WHAT TO DO: Please restate, word for word, the lines below that begin at the one with "## run 2: logic" and end at the one with "total | 2.81 | 2.84 | 10.0". Leave out all other lines.

THE DATA:

+ + + + +

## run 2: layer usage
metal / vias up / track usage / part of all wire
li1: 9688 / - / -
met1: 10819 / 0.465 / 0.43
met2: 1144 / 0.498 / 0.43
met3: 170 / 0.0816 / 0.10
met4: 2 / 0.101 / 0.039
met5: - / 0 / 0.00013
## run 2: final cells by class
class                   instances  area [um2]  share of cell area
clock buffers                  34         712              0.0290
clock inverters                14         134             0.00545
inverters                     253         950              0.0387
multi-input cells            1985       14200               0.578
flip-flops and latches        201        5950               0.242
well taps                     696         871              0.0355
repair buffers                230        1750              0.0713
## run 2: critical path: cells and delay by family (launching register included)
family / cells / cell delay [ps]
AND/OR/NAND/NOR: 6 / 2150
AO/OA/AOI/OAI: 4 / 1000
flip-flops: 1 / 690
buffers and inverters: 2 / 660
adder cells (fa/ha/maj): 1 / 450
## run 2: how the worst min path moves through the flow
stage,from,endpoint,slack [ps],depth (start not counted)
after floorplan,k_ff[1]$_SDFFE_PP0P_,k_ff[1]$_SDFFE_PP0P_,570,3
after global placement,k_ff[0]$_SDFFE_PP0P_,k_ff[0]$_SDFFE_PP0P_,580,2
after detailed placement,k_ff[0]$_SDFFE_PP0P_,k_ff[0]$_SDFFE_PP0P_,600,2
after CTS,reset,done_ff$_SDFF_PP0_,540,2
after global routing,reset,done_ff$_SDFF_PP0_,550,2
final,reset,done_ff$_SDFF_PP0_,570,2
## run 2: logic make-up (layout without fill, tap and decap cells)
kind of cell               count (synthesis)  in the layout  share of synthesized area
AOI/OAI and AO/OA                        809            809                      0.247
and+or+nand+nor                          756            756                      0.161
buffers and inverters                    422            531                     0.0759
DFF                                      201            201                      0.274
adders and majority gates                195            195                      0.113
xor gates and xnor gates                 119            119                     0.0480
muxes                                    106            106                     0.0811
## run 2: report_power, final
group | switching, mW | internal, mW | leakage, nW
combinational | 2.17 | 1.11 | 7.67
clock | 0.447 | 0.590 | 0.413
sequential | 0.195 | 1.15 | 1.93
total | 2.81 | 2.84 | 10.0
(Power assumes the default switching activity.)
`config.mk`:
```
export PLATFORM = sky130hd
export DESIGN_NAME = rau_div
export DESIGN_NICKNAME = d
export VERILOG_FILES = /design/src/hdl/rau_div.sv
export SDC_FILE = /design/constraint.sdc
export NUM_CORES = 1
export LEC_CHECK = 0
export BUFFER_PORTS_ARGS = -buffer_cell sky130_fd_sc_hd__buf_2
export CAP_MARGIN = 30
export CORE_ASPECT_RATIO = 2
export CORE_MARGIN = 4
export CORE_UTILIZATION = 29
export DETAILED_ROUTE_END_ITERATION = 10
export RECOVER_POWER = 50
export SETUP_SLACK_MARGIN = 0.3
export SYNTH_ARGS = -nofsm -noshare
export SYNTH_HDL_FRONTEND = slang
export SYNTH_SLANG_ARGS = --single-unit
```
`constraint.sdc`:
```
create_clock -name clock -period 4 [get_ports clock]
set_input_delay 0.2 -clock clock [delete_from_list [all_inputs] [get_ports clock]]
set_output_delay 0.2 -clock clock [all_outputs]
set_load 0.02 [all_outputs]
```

+ + + + +

WRITTEN SOLUTION:
## run 2: logic make-up (layout without fill, tap and decap cells)
kind of cell               count (synthesis)  in the layout  share of synthesized area
AOI/OAI and AO/OA                        809            809                      0.247
and+or+nand+nor                          756            756                      0.161
buffers and inverters                    422            531                     0.0759
DFF                                      201            201                      0.274
adders and majority gates                195            195                      0.113
xor gates and xnor gates                 119            119                     0.0480
muxes                                    106            106                     0.0811
## run 2: report_power, final
group | switching, mW | internal, mW | leakage, nW
combinational | 2.17 | 1.11 | 7.67
clock | 0.447 | 0.590 | 0.413
sequential | 0.195 | 1.15 | 1.93
total | 2.81 | 2.84 | 10.0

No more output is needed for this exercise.